Every day, all over the world, newborns die when they don't have to. They die from preventable infections and because their tiny bodies can't stay warm enough.
Shefali, a mother from Bangladesh, knows this global tragedy all too well.
"Whenever a child is born and then dies, we're overwhelmed with grief," she says. "It's terrible."
Shefali has given birth to six children at home in her village in Bangladesh. Only three of her babies have survived the first week of life.
"We feel like we need to take the child to the doctor, but we can't," she says in a new report, from the non-profit aid group Save the Children. "I'm not the only one here who has lost children — there are many other mothers like me."
Many of these deaths are not inevitable, doctors say, but innovations aimed at preventing them are just beginning to be deployed.
The U.S. Agency for International Development is among the groups trying to speed progress. In April, it announced a Global Development Lab that will focus on newborn health, especially the first two days of life.
That's because while the global mortality rate among young children has dropped almost 50 percent since 1990, most of those gains have been made among toddlers, not newborns.
About 15 years ago, there was a lag in research on preventing the deaths of babies compared to slightly older children, says Dr. Abdullah Baqui, director of Johns Hopkins' maternal and newborn health center. Baqui has since shifted his own efforts toward infants because he feels they needed more attention.

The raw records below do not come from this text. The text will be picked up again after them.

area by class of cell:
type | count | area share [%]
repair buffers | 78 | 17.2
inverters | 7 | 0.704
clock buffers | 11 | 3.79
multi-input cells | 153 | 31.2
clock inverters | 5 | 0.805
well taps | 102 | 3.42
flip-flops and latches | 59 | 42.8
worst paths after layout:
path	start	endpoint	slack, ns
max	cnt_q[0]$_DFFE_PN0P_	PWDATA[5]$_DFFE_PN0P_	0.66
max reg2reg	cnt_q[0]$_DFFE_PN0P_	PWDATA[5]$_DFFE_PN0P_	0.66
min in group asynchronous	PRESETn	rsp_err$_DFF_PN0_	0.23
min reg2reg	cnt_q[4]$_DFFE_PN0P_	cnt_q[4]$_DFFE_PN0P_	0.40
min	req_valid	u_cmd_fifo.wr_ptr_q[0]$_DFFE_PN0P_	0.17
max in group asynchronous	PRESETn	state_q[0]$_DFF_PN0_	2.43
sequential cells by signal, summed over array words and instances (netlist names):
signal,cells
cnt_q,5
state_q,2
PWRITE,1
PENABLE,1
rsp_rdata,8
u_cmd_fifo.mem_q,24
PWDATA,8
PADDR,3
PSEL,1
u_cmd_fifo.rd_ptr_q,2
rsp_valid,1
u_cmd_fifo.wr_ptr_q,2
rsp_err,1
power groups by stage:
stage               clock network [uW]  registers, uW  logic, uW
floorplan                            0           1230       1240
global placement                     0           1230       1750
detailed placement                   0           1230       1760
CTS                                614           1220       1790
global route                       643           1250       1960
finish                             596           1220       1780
==> src/rtl/led_flow_ctrl.sv <==
// Flowing-LED sequencer: one lit position stepped across N_LED pins with a duty-cycled on time.
// Ping-pong mode and its direction register exist only when LED_FLOW_PINGPONG_EN is defined.
module led_flow_ctrl
    import led_flow_pkg::*;
#(
    parameter int unsigned N_LED    = 4,
    parameter int unsigned STEP_CYC = 5_000_000,
    parameter int unsigned ON_CYC   = 1_250_000
) (
    input  logic             CLK,
    input  logic             RSTn,
    input  logic             Start,
    input  logic             Stop,
    input  logic [1:0]       Mode,
    output logic [N_LED-1:0] LED_out,
    output logic             Busy,
    output logic             Step
);

    localparam int unsigned CW = $clog2(STEP_CYC);
    localparam int unsigned PW = $clog2(N_LED);
    localparam logic [CW-1:0]    LAST = CW'(STEP_CYC - 1);
    localparam logic [PW-1:0]    PMAX = PW'(N_LED - 1);
    localparam logic [N_LED-1:0] ONE  = N_LED'(1);

    state_e            state_q, state_d;
    mode_e             mode_q, mode_d;
    logic [PW-1:0]     pos_q, pos_d;
    logic [N_LED-1:0]  led_q, led_d;
    logic              busy_q, busy_d;
    logic [CW-1:0]     cnt_q, cnt_d;
    logic              term;
`ifdef LED_FLOW_PINGPONG_EN
    dir_e              dir_q, dir_d;
`endif

    led_tick_gen #(
        .STEP_CYC (STEP_CYC),
        .CW       (CW)
    ) u_tick (
        .clk_i     (CLK),
        .rst_ni    (RSTn),
        .en_i      (state_q != IDLE),
        .cnt_o     (cnt_q),
        .cnt_nxt_o (cnt_d),
        .step_o    (Step)
    );

    assign term = (state_q != IDLE) && (cnt_q == LAST);

    always_comb begin
        state_d = state_q;
        mode_d  = mode_q;
        pos_d   = pos_q;
`ifdef LED_FLOW_PINGPONG_EN
        dir_d   = dir_q;
`endif
        case (state_q)
            IDLE: begin
                if (Start && !Stop) begin
                    state_d = RUN;
                    mode_d  = mode_e'(Mode);
                    pos_d   = (mode_e'(Mode) == MODE_RIGHT) ? PMAX : '0;
`ifdef LED_FLOW_PINGPONG_EN
                    dir_d   = DIR_UP;
`endif
                end
            end
            RUN: begin
                if (Stop) state_d = STOPPING;
                if (term) begin
                    if (mode_q == MODE_RIGHT) begin
                        pos_d = (pos_q == '0) ? PMAX : pos_q - PW'(1);
`ifdef LED_FLOW_PINGPONG_EN
                    end else if (mode_q == MODE_PINGPONG) begin
                        // Bounce at the ends without relighting the end LED.
                        if (dir_q == DIR_UP) begin
                            if (pos_q == PMAX) begin
                                pos_d = pos_q - PW'(1);
                                dir_d = DIR_DOWN;
                            end else begin
                                pos_d = pos_q + PW'(1);
                            end
                        end else begin
                            if (pos_q == '0) begin
                                pos_d = PW'(1);
                                dir_d = DIR_UP;
                            end else begin
                                pos_d = pos_q - PW'(1);
                            end
                        end
`endif
                    end else begin
                        pos_d = (pos_q == PMAX) ? '0 : pos_q + PW'(1);
                    end
                end
            end
            STOPPING: begin
                if (term) state_d = IDLE;
            end
            default: state_d = IDLE;
        endcase

        busy_d = (state_d != IDLE);
        led_d  = '0;
        if (busy_d && (32'(cnt_d) < ON_CYC)) begin
            led_d = ONE << pos_d;
        end
    end

    always_ff @(posedge CLK) begin
        if (!RSTn) begin
            state_q <= IDLE;
            mode_q  <= MODE_LEFT;
            pos_q   <= '0;
            led_q   <= '0;
            busy_q  <= 1'b0;
`ifdef LED_FLOW_PINGPONG_EN
            dir_q   <= DIR_UP;
`endif
        end else begin
            state_q <= state_d;
            mode_q  <= mode_d;
            pos_q   <= pos_d;
            led_q   <= led_d;
            busy_q  <= busy_d;
`ifdef LED_FLOW_PINGPONG_EN
            dir_q   <= dir_d;
`endif
        end
    end

    assign LED_out = led_q;
    assign Busy    = busy_q;

endmodule
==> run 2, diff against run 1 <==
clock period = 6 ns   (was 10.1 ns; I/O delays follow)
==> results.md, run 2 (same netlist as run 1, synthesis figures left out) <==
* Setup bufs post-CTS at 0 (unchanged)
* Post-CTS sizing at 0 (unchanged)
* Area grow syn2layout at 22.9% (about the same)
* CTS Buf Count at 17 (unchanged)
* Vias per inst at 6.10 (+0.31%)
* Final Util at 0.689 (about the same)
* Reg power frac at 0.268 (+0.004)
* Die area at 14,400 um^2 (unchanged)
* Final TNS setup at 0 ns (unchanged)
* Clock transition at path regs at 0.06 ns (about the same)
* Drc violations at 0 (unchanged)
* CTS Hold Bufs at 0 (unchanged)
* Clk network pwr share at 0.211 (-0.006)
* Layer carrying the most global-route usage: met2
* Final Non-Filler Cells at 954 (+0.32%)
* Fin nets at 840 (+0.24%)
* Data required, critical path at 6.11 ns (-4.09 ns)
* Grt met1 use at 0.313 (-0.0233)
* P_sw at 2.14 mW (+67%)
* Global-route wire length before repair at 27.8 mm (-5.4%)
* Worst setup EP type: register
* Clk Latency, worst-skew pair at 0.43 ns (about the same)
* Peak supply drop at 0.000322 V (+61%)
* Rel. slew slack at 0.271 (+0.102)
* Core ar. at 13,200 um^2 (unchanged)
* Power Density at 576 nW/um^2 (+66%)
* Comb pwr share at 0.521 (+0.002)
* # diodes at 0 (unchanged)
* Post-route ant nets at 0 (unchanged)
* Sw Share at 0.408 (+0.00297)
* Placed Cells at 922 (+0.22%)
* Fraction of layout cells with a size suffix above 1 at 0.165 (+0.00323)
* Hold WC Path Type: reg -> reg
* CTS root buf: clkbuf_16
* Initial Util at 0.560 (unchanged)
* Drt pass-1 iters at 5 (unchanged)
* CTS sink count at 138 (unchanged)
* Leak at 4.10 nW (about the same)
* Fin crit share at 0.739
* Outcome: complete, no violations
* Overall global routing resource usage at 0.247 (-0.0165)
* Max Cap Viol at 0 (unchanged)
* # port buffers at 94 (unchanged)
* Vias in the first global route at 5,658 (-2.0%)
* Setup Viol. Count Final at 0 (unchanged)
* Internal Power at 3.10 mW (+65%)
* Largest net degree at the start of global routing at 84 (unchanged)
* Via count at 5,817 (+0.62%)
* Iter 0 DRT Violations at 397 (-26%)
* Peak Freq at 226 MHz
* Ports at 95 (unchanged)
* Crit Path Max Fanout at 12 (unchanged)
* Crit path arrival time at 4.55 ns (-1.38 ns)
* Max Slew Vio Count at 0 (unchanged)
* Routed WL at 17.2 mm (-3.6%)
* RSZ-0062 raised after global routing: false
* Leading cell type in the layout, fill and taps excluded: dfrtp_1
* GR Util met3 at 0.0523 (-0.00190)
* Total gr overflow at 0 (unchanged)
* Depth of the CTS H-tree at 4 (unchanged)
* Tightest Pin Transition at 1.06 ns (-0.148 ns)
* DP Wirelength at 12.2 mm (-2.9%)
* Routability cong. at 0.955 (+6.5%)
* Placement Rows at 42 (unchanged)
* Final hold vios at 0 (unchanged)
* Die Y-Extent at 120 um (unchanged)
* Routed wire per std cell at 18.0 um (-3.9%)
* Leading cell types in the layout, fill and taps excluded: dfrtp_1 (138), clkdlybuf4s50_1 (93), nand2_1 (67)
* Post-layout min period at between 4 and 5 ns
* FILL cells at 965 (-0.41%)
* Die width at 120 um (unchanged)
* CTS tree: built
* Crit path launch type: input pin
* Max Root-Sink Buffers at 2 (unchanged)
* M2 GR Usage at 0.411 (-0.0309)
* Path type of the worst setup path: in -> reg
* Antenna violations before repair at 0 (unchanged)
$ cat config.mk
export PLATFORM = sky130hd
export DESIGN_NAME = ring_router_param_flat
export DESIGN_NICKNAME = d
export VERILOG_FILES = /design/src/rtl/ring_router_param_if.sv /design/src/rtl/ring_router_param.sv /design/src/flat_wrapper.sv
export SDC_FILE = /design/constraint.sdc
export NUM_CORES = 2
export LEC_CHECK = 0
export ABC_AREA = 1
export CAP_MARGIN = 10
export CORE_MARGIN = 2
export CORE_UTILIZATION = 45
export CTS_CLUSTER_DIAMETER = 30
export DETAILED_ROUTE_END_ITERATION = 10
export PLACE_DENSITY = 0.65
export SLEW_MARGIN = 20
export SYNTH_ARGS = -nofsm -noshare
export SYNTH_HDL_FRONTEND = slang
export SYNTH_SLANG_ARGS = --single-unit
$ cat constraint.sdc
create_clock -name clk -period 39 [get_ports clk]
set_input_delay 7.8 -clock clk [delete_from_list [all_inputs] [get_ports clk]]
set_output_delay 7.8 -clock clk [all_outputs]
set_load 0.03 [all_outputs]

"I think we know what needs to be done now," Baqui says. Community health workers are key, as are simple care techniques — like having mothers hold newborns to their chests to keep babies warm.
The challenge is how to get the word out, and get trained workers in place.
Unsurprisingly, most of these neonatal deaths are happening in developing countries — the highest rates are in sub-Saharan Africa. So solutions have to be cheap and accessible to make a real impact.
The major causes of newborn deaths worldwide are infections, preterm births and complications during labor and delivery.
Infections come in different forms. It could be pneumonia, which hits newborns particularly hard. Immunization and breast-feeding can help ward off the lung infection. Babies might also pick up infections if they're born in unsanitary places. Baqui's team at Johns Hopkins is working on an antiseptic for the umbilical cord that can help in those cases.
His group is also looking at whether testing for infections in the pregnant women and treating them could prevent a second adversary: premature birth.
Complications often come with these early deliveries. The baby may have more trouble breathing and keeping warm. As it turns out, you don't need fancy breathing machines or electric-powered incubators to save lives. A fish tank pump can also get an infant's lungs moving. A little sleeping bag can regulate newborns' temperature, without needing to be plugged into an outlet.
Preventing a preterm birth can be harder than treating the baby afterward, according to Dr. Catherine Spong of the National Institute of Child Health and Human Development. In the U.S., factors that make it more likely that a pregnant woman will deliver her baby too soon include smoking and previous preterm births. In developing countries, spacing out births and providing better nutrition to expectant mothers can make for healthier babies.
Midwives and other trained health care workers can help with the third major cause of infant mortality — complications during birth. There's some innovation going on here, too, including a device designed to help ease a baby's transit during obstructed labor.
Keeping babies alive is not only good for families, it's good for society, health advocates argue. "If you can make the baby healthier in utero and get a healthy baby," Spong says, "the lifelong impact is huge."